What is being asked -> Look through the records that follow. Copy every line containing the word "left".

***

--- src/rtl/game_state_ctrl.sv ---
// rtl/game_state_ctrl.sv - screen sequencing for a two-player game: start menu, play, result hold and rematch
module game_state_ctrl #(
  parameter int         WIN_POINTS  = 10,
  parameter logic [7:0] START_KEY   = 8'h5A,
  parameter logic [7:0] ABORT_KEY   = 8'h76,
  parameter int         RESULT_HOLD = 130_000_000
) (
  input  logic        clk,
  input  logic        rst,
  input  logic [15:0] keycode,
  input  logic [4:0]  points_1,
  input  logic [4:0]  points_2,
  output logic [1:0]  screen,
  output logic        game_rst,
  output logic        hold_done
);

  localparam int            CW       = $clog2(RESULT_HOLD + 1);
  localparam logic [CW-1:0] HOLD_MAX = CW'(RESULT_HOLD - 1);
  localparam logic [31:0]   WIN_U    = 32'(WIN_POINTS);

  typedef enum logic [1:0] {
    S_START = 2'd0,
    S_GAME  = 2'd1,
    S_P1    = 2'd2,
    S_P2    = 2'd3
  } state_t;

  state_t        state_q, state_next;
  logic [CW-1:0] hold_cnt;

  logic start_raw, abort_raw;
  logic start_held, start_prev, start_block;
  logic abort_held, abort_prev, abort_block;
  logic start_ev, abort_ev;
  logic win_1, win_2, in_result;

  assign start_raw = (keycode[7:0] == START_KEY) && (keycode[15:8] != 8'hF0);
  assign abort_raw = (keycode[7:0] == ABORT_KEY) && (keycode[15:8] != 8'hF0);

  // The block flags suppress a key that was already down when reset released;
  // they clear only once that key has been seen released.
  always_ff @(posedge clk) begin
    if (rst) begin
      start_held  <= 1'b0;
      start_prev  <= 1'b0;
      start_block <= 1'b1;
      abort_held  <= 1'b0;
      abort_prev  <= 1'b0;
      abort_block <= 1'b1;
    end else begin
      start_held  <= start_raw;
      start_prev  <= start_held;
      start_block <= start_block & start_raw;
      abort_held  <= abort_raw;
      abort_prev  <= abort_held;
      abort_block <= abort_block & abort_raw;
    end
  end

  assign start_ev = start_held & ~start_prev & ~start_block;
  assign abort_ev = abort_held & ~abort_prev & ~abort_block;

  assign win_1     = {27'd0, points_1} >= WIN_U;
  assign win_2     = {27'd0, points_2} >= WIN_U;
  assign in_result = (state_q == S_P1) || (state_q == S_P2);
  assign hold_done = in_result && (hold_cnt == HOLD_MAX);
  assign screen    = state_q;

  always_comb begin
    state_next = state_q;
    case (state_q)
      S_START: if (start_ev) state_next = S_GAME;
      S_GAME: begin
        if (win_1)         state_next = S_P1;
        else if (win_2)    state_next = S_P2;
        else if (abort_ev) state_next = S_START;
      end
      default: begin
        if (hold_done) begin
          if (start_ev)      state_next = S_GAME;
          else if (abort_ev) state_next = S_START;
        end
      end
    endcase
  end

  always_ff @(posedge clk) begin
    if (rst) begin
      state_q  <= S_START;
      game_rst <= 1'b1;
      hold_cnt <= '0;
    end else begin
      state_q  <= state_next;
      game_rst <= (state_next != S_GAME);
      // Count only while staying in the same result state; entry and exit zero it.
      if ((state_next == S_P1 || state_next == S_P2) && state_next == state_q) begin
        if (hold_cnt != HOLD_MAX) hold_cnt <= hold_cnt + CW'(1);
      end else begin
        hold_cnt <= '0;
      end
    end
  end

endmodule
--- config.mk ---
export PLATFORM = sky130hd
export DESIGN_NAME = game_state_ctrl
export DESIGN_NICKNAME = d
export VERILOG_FILES = /design/src/rtl/game_state_ctrl.sv
export SDC_FILE = /design/constraint.sdc
export NUM_CORES = 1
export LEC_CHECK = 0
export ABC_CLOCK_PERIOD_IN_PS = 2200
export CORE_ASPECT_RATIO = 0.5
export CORE_MARGIN = 2
export CORE_UTILIZATION = 51
export CTS_CLUSTER_SIZE = 8
export DETAILED_ROUTE_END_ITERATION = 7
export GPL_TIMING_DRIVEN = 0
export PLACE_DENSITY = 0.83
export SYNTH_ARGS = -nofsm -noshare
export SYNTH_HDL_FRONTEND = slang
export SYNTH_SLANG_ARGS = --single-unit
--- constraint.sdc ---
create_clock -name clk -period 2.2 [get_ports clk]
set_clock_uncertainty 0.05 [all_clocks]
set_input_delay 0.66 -clock clk [delete_from_list [all_inputs] [get_ports clk]]
set_output_delay 0.66 -clock clk [all_outputs]
set_load 0.05 [all_outputs]
==> results.md, run 1 <==
- CP max-delay cell: dfxtp_1
- Pin count of the biggest net entering global routing: 12
- H-tree depth: 2
- Final Slew Violations: 0
- Max-cap violations: 0
- Post-Synth Adder-Cell Area: 0.007380
- Status: complete, but fails checks
- NumNets Final: 259
- Mapped Nets: 218
- Post-synthesis compound-gate area fraction: 0.08044
- Initial Util: 0.5499
- Num ports: 32
- Critical path type: reg2out
- DRC: 0
- CTS sink count: 36
- RR Endpoint: hold_cnt[5]
- TritonCTS Buffers: 5
- Fin. Hold Viols: 0
- Post-synth EDFFs: 0
- Post-Synth Simple-Gate Area: 0.3417
- Post-Syn Area: 0.001695 mm²
- Yosys reg bits: 36
- Antenna cells: 0
- Layout cells sized above 1: 0.2294
- Critical path peak fanout: 2
- R2r setup slk: 0.31 ns
- Crit path from: hold_cnt[26]
- Clock Pin Slew Worst Setup and Hold Paths: roughly 0.070 ns
- RR Startpoint: hold_cnt[0]
- Mux cell area share after synthesis: 0
- Critical Path End Type: output pin
- Core footprint: 0.003083 mm²
- Rows: 14
- Initial antenna violation count: 0
- CTS Root Cell: clkbuf_8
- DRT Pass-1 Iters: 4
- CTS tree: built
- Wire per inst: 14.80 µm
- Vias: 1559
- Hold Buf Count CTS: 0
- Crit path arrival time: 1.55 ns
- Critical path required time: 1.49 ns
- Achievable frequency: 441.5 MHz
- Syn Area/Cell: 8.970 µm²
- Asr flop ratio synth: 0
- Pwr Density: roughly 580 mW/mm²
- CP peak stage delay: 0.35 ns
- Total gr overflow: 0
- Hold slack: approximately 0.4 ns
- Die Ht: between 40 and 50 µm
- Yosys cell types: 43
- RSZ-0062 raised after global routing: true
- Worst-Margin Slew: 0.5011 ns
- Final worst path period need: 2.265 ns
- Failing checks: negative setup slack
- CP startpoint kind: register
- Post-synthesis cell count: roughly 190
- Total chip power: roughly 1.3 mW
- Reg2Reg Depth: 8
- Port Buf Inserts: 29
- First DRT Iteration DRCs: 87
- GRT Util Overall: 0.2245
- Worst slew margin: 0.6649
- Synth warn: 0
- IR drop worst, VDD: 0.0004718 V
- Die Span X: 85.54 µm
- # fillers: around 200
- Vias in the first global route: ~1500
- Setup ws final: -0.06493 ns
- Final WL: 4.012 mm
- Sequential area share after synthesis: 0.4251
- Leak pwr: 0.8344 nW
- Bufs on Longest Clock Path: 2
- Die area: 0.003830 mm²
- Hold crit path type: reg2reg
- Drt via density: 5.753
- Clk Latency, worst-skew pair: 0.29 ns
- Post-DRT Antenna Nets: 0
- Period utilization: 1.030
- P&R area growth vs syn: 36.24%
- XOR/XNOR Fraction of Synth Area: 0.1137
- Largest family of logic cells by synthesized area: simple AND/OR/NAND/NOR gates
- Critical-path cell list: nor4bb_4, and4_4, and3_4, buf_8
- Detail Placement HPWL: 2.500 mm
- Synth Flop Type: dfxtp_1
- Routability cong.: 0.8319
- Setup crit end: hold_done
- Global-route wire length before repair: 6.513 mm
- Setup violations, final: 1
==> cells in the final DEF (no fill, tap or decap), drive strengths merged, types with 3 or more instances in the layout <==
cell	n
nor2	33
and2	3
xor2	16
a21oi	5
nand4	15
nor3	4
nand3	10
inv	3
and3	9
clkdlybuf4s50	26
nor2b	3
xnor2	6
nand2	13
buf	11
dfxtp	36
clkbuf	7
o21ai	3
nor3b	3
==> Yosys cell counts, types with 3 or more instances <==
| cell | instances | area, µm² |
|---|---|---|
| and3_1 | 6 | 37.54 |
| a21oi_1 | 4 | 20.02 |
| o21ai_0 | 3 | 15.01 |
| nand4_1 | 13 | 81.33 |
| nor3b_1 | 3 | 22.52 |
| dfxtp_1 | 36 | 720.7 |
| nand2_1 | 12 | 45.04 |
| nor2_1 | 32 | 120.1 |
| nand3_1 | 10 | 50.05 |
| inv_1 | 3 | 11.26 |
| and3_2 | 3 | 22.52 |
| xnor2_1 | 6 | 52.55 |
| buf_6 | 3 | 33.78 |
| xor2_1 | 16 | 140.1 |
| nor2b_1 | 3 | 18.77 |
| nor3_1 | 4 | 20.02 |
==> logic make-up (layout without fill, tap and decap cells) <==
kind of cell	count (synthesis)	after routing
xor+xnor	22	22
simple gates	103	103
compound gates	19	19
buf+inv	8	50
fa+ha+maj	1	1
flops	36	36
==> flip-flops by register name (all words and copies together) (netlist names) <==
name	cells
abort_prev	1
hold_cnt	27
screen	2
game_rst	1
abort_block	1
start_prev	1
abort_held	1
start_held	1
start_block	1
==> power by group <==
part	leakage [nW]	internal, mW	switching (mW)	total [mW]
combinational	0.469	0.0426	0.0124	0.0550
clock	0.0645	0.400	0.234	0.633
sequential	0.300	0.645	0.00102	0.646
total	0.834	1.09	0.247	1.33
==> final cells by class <==
type	instances	area [µm²]	area share
Inverter	3	11.26	0.004875
Tap cell	40	50.05	0.02167
Clock inverter	1	30.03	0.01300
Buffer	3	27.53	0.01192
Multi-Input combinational cell	145	992.2	0.4296
Clock buffer	7	96.34	0.04171
Sequential cell	36	757.0	0.3277
Timing Repair Buffer	36	345.3	0.1495
==> through the flow <==
| stage | TNS (ns) | instances | setup WS, ns | utilization | area (µm²) |
|---|---|---|---|---|---|
| after global routing | -0.1146 | 271 | -0.1146 | 0.7492 | 2310 |
| after floorplan | 0 | 189 | 0.1112 | - | 1695 |
| after CTS | -0.06013 | 269 | -0.06013 | 0.7325 | 2258 |
| after detailed placement | -0.9522 | 258 | -0.7058 | 0.6603 | 2036 |
| final | -0.06493 | 271 | -0.06493 | 0.7492 | 2310 |
| after global placement | -0.7365 | 258 | -0.6955 | 0.6603 | 2036 |
==> routing by layer <==
layer	GRT usage	wire [µm]	vias to the layer above	part of all wire
li1	-	-	753	-
met3	0.07495	273	11	0.068
met4	0.08889	78	0	0.019
met1	0.2714	1810	729	0.45
met5	0	0	-	0
met2	0.3828	1849	66	0.46
==> worst min path at each step <==
stage	slack (ns)	cells past startpoint	endpoint	from
global route	0.44	1	abort_prev	abort_held
floorplan	0.38	1	abort_block	abort_block
CTS	0.41	1	start_block	start_block
detailed placement	0.39	1	start_block	start_block
global placement	0.39	1	abort_block	abort_block
finish	0.41	1	start_block	start_block
==> timing repair <==
| action | 4_1_cts | 5_1_grt |
|---|---|---|
| pin swaps | 4 | 3 |
| setup buffers | 5 | 2 |
| gates resized for setup | 31 | 12 |
| endpoints found under the setup margin | 3 | 1 |
==> worst max-delay path: cells and delay by family, from the launching register on <==
family	cells	cell delay (ns)
simple gates	3	0.78
buf+inv	1	0.14
flops	1	0.35
(Power assumes the default switching activity.)
==> run 2, diff against run 1 <==
--- a/config.mk
+++ b/config.mk
@@ -11,7 +11,6 @@
 export CORE_UTILIZATION = 51
 export CTS_CLUSTER_SIZE = 8
 export DETAILED_ROUTE_END_ITERATION = 7
-export GPL_TIMING_DRIVEN = 0
 export PLACE_DENSITY = 0.83
 export SYNTH_ARGS = -nofsm -noshare
 export SYNTH_HDL_FRONTEND = slang
==> run 2 against run 1 <==
Compared with the run above:
- the run still ends with negative setup slack left
- final cell count is 0.74% higher
- via count is 0.64% lower
- flip-flop and latch count unchanged
- sequential share of layout area rose by 0.10 points
- clock power is 25% lower
- design area fell by 1.6%
- die area unchanged
==> results.md, run 2 (same netlist as run 1, synthesis figures left out) <==
- Hold Buf Count CTS: 0 (unchanged)
- Vias: 1549 (-0.64%)
- Leak pwr: 0.8105 nW (-2.9%)
- Clk Latency, worst-skew pair: 0.30 ns (about the same)
- Worst slew margin: 0.6716 (+0.006781)
- Pin count of the biggest net entering global routing: 21 (+9)
- Global-route wire length before repair: 6.582 mm (+1.1%)
- Core footprint: 0.003083 mm² (unchanged)
- DRC: 0 (unchanged)
- Layout cells sized above 1: 0.2446 (+0.01520)
- Commonest non-fill, non-tap cell in the layout: nor2_1
- Failing checks: negative setup slack
- NumNets Final: 261 (+0.77%)
- CTS sink count: 36 (unchanged)
- Period utilization: 1.029 (about the same)
- Status: complete, but fails checks
- Final worst path period need: 2.263 ns (-0.002198 ns)
- Die Span X: 85.54 µm (unchanged)
- Crit path arrival time: 1.55 ns (about the same)
- Largest Register: hold_cnt
- Die Ht: 44.77 µm (unchanged)
- Max-cap violations: 0 (unchanged)
- Critical path required time: 1.49 ns (about the same)
- Setup ws final: -0.06273 ns (+0.002198 ns)
- Worst-Margin Slew: 0.4915 ns (-0.009664 ns)
- Critical path peak fanout: 2 (unchanged)
- Post-DRT Antenna Nets: 0 (unchanged)
- Final Util: 0.7370 (-0.01217)
- Initial Util: 0.5499 (unchanged)
- GRT Util Overall: 0.2320 (+0.007486)
- Wire per inst: 14.74 µm (-0.44%)
- Total gr overflow: 0 (unchanged)
- Vias in the first global route: 1490 (-1.4%)
- Cells after DPL: 260 (+0.78%)
- Critical path type: reg2out
- Placed Instance Area: 0.002051 mm² (+0.74%)
- Pwr Density: 520.7 mW/mm² (-9.8%)
- CTS Root Cell: clkbuf_8
- Critical Path End Type: output pin
- Die area: 0.003830 mm² (unchanged)
- Bufs on Longest Clock Path: 2 (unchanged)
- Setup violations, final: 1 (unchanged)
- IR drop worst, VDD: 0.0002697 V (-43%)
- Post-route cell area: 0.002272 mm² (-1.6%)
- Drt via density: 5.674 (-1.4%)
- DRT Pass-1 Iters: 4 (unchanged)
- Hold crit path type: reg2reg
- Final Slew Violations: 0 (unchanged)
- Detail Placement HPWL: 2.526 mm (+1.0%)
- Rows: 14 (unchanged)
- Num ports: 32 (unchanged)
- P&R area growth vs syn: 34.02%
- CTS tree: built
- Fin. Hold Viols: 0 (unchanged)
- Achievable frequency: 441.9 MHz (about the same)
- Max reg flops: 27 (unchanged)
- Antenna cells: 0 (unchanged)
- RSZ-0062 raised after global routing: true
- First DRT Iteration DRCs: 86 (-1.1%)
- Final WL: 4.024 mm (+0.30%)
- Port Buf Inserts: 29 (unchanged)
- TritonCTS Buffers: 5 (unchanged)
- H-tree depth: 2 (unchanged)
- Initial antenna violation count: 0 (unchanged)
- # fillers: 210 (+3.4%)
- CP startpoint kind: register
- Routability cong.: 0.8207 (-1.3%)
- Final std cells w/o fill: 273 (+0.74%)
- Clock Pin Slew Worst Setup and Hold Paths: 0.07 ns (about the same)
- Commonest non-fill, non-tap cells in the layout: 32 x nor2_1, 26 x clkdlybuf4s50_1, 21 x dfxtp_1
[run 2: final timing paths]
| kind | start | to | slack (ns) | cells after the start |
|---|---|---|---|---|
| hold / removal | start_block | start_block | 0.41 | 1 |
| setup reg to reg | hold_cnt[16] | hold_cnt[16] | 0.22 | 8 |
| setup / recovery | hold_cnt[7] | hold_done | -0.06 | 4 |
| hold reg to reg | start_block | start_block | 0.41 | 1 |
[run 2: repair_timing]
action / 4_1_cts / 5_1_grt
setup buffers: 4 / 1
pin swaps: 5 / 5
endpoints found under the setup margin: 1 / 1
gates resized for setup: 19 / 10
[run 2: area by class of cell]
type	instances	area (µm²)	share of cell area
Multi-Input combinational cell	145	991.0	0.4361
Sequential cell	36	747.0	0.3287
Timing Repair Buffer	41	385.4	0.1696
Clock buffer	5	68.82	0.03029
Tap cell	40	50.05	0.02203
Clock inverter	3	18.77	0.008260
Inverter	3	11.26	0.004956
[run 2: critical path: stages (launching register included)]
cell      delay [ns]
dfxtp_1         0.36
nor4bb_4        0.30
and4_4          0.27
and3_4          0.20
buf_12          0.13
[run 2: per-layer routing]
metal	track usage	wire length (µm)	part of all wire
met2	0.4031	1893	0.47
met1	0.2693	1758	0.44
met4	0.1302	111	0.028
met3	0.06399	261	0.065
met5	0	0	0
[run 2: stage by stage]
step | setup slack (ns) | total power, mW | hold slack (ns) | setup TNS, ns
after floorplan | 0.1112 | 0.6765 | 0.3771 | 0
after global placement | -0.01590 | 0.7240 | 0.3849 | -0.02876
after detailed placement | -0.05197 | 0.7256 | 0.3911 | -0.1015
after CTS | -0.05782 | 1.188 | 0.4086 | -0.05782
after global routing | -0.1193 | 1.217 | 0.4226 | -0.1193
final | -0.06273 | 1.183 | 0.4104 | -0.06273
[run 2: power by group]
part | switching [mW] | total (mW) | internal [mW]
sequential | 0.00107 | 0.650 | 0.649
combinational | 0.0120 | 0.0557 | 0.0437
clock | 0.257 | 0.477 | 0.221
total | 0.270 | 1.18 | 0.913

***

Problem solution ->
- the run still ends with negative setup slack left
==> results.md, run 2 (same netlist as run 1, synthesis figures left out) <==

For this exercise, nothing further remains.